Swarm Agents
swarm
agents.
OpenAI has introduced Swarm, a framework for building and managing multi-agent systems. In this example, we build a capital finder agent that uses tool calling to answer queries about finding the capital of a given country.
Setup
To use Swarm
, you need to need to install the corresponding package:
Agent code
You can view the agent code here.
This can be invoked as:
from invariant.wrappers.swarm_wrapper import SwarmWrapper
from swarm import Swarm
from .capital_finder_agent import create_agent
swarm_wrapper = SwarmWrapper(Swarm())
agent = create_agent()
messages = [{"role": "user", "content": "What is the capital of France?"}]
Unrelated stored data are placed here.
==> inputs of run D <==
Design radar, start of the top module:
 module radar(  input clk, input rst, input echo, input [1:0] boton_cambiar_grados, output done, output trigger,
 output [15:0] distance, output PWM, input ultra);
Settings: LEC_CHECK=0, ABC_AREA=1, CAP_MARGIN=10, CELL_PAD_IN_SITES_DETAIL_PLACEMENT=2, CELL_PAD_IN_SITES_GLOBAL_PLACEMENT=1, CORE_ASPECT_RATIO=1.34, CORE_MARGIN=2, CORE_UTILIZATION=28, CTS_CLUSTER_DIAMETER=331, CTS_CLUSTER_SIZE=36, GPL_ROUTABILITY_DRIVEN=1, GPL_TIMING_DRIVEN=1, MAX_ROUTING_LAYER=met4, PLACE_DENSITY_LB_ADDON=0.01, SLEW_MARGIN=0, TNS_END_PERCENT=25; clock period 19.0 ns.
run.sh (not shown) runs the stock make flow with config.mk's settings and CLKGATE_MAP_FILE=.
==> run B (differences from run D) <==
==> flow/config.mk (replaced) <==
export PLATFORM = sky130hd
export DESIGN_NAME = radar
export DESIGN_NICKNAME = radar
export VERILOG_FILES = /design/flow/design.v
export SDC_FILE = /design/flow/constraint.sdc
export NUM_CORES = 4
export LEC_CHECK = 0
export ABC_AREA = 1
export CAP_MARGIN = 40
export CORE_MARGIN = 2
export CORE_UTILIZATION = 72
export CTS_CLUSTER_SIZE = 98
export PLACE_DENSITY = 0.35
export SLEW_MARGIN = 20
==> flow/constraint.sdc (replaced) <==
create_clock -name core_clock -period 12.0 [get_ports {clk}]
set_input_delay 2.4000 -clock core_clock [delete_from_list [all_inputs] [get_ports {clk}]]
set_output_delay 2.4000 -clock core_clock [all_outputs]
set_load 0.01 [all_outputs]
==> comparison table <==
metric	run D	run B
# IOs	25	25
Die Height	330 um	180 um
Area fraction in full adders, half adders and majority gates	0.104	0.104
Share of flip-flops with an asynchronous set or reset	0	0
Yosys stat chip area	22,200 sq um	22,200 sq um
Cell with the most instances after synthesis	sky130_fd_sc_hd__nand2_1	sky130_fd_sc_hd__nand2_1
Number of different library cells in the post-synthesis netlist	68	68
Mapped Nets	3,894	3,894
Yosys aoi share	0.0635	0.0635
Average cell area after synthesis	5.96 sq um	5.96 sq um
Weighted congestion at the end of routability-driven global placement	0.868	1.12
Result of the run	timing/DRC/antenna clean	stopped before the end
Failing step	-	detailed placement (3_5_place_dp)
Xor and xnor area share after synthesis	0.0451	0.0451
Area of the mapped netlist	22,200 sq um	22,200 sq um
Core utilization at floorplan	0.283	0.729
Chip Footprint	81,700 sq um	32,300 sq um
Die X	247 um	180 um
Cell row count	119	64
Core Area	78,600 sq um	30,500 sq um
response = swarm_wrapper.run(
agent=agent,
messages=messages,
)
SwarmWrapper is a lightweight wrapper around the Swarm class. The response of its run(...)
method includes the current Swarm response along with the history of all messages exchanged.
Running example tests
You can run the example tests discussed in this notebook by running the following command in the root of the repository:
poetry run invariant test sample_tests/swarm/capital_finder_agent/test_capital_finder_agent.py --push --dataset_name swarm_capital_finder_agent
Note
If you want to run the example without sending the results to the Explorer UI, you can always run without the --push
flag. You will still see the parts of the trace that fail
as higihlighted in the terminal.
Unit tests
We can now use testing
to assess the correctness of our agent. We will write two tests to verify different properties of the agents' behavior. For this, we want to verify that:
- The agent can correctly answer a query about the capital of France.
- The agent handles correctly when a given capital cannot be determined.
Test 1: Capital is correctly returned by the Agent
def test_capital_finder_agent_when_capital_found(swarm_wrapper):
"""Test the capital finder agent when the capital is found."""
agent = create_agent()
messages = [{"role": "user", "content": "What is the capital of France?"}]
response = swarm_wrapper.run(
agent=agent,
messages=messages,
)
trace = SwarmWrapper.to_invariant_trace(response)
with trace.as_context():
get_capital_tool_calls = trace.tool_calls(name="get_capital")
assert_true(F.len(get_capital_tool_calls) == 1)
assert_equals(
"France", get_capital_tool_calls[0]["function"]["arguments"]["country_name"]
)
assert_true(trace.messages(-1)["content"].contains("paris"))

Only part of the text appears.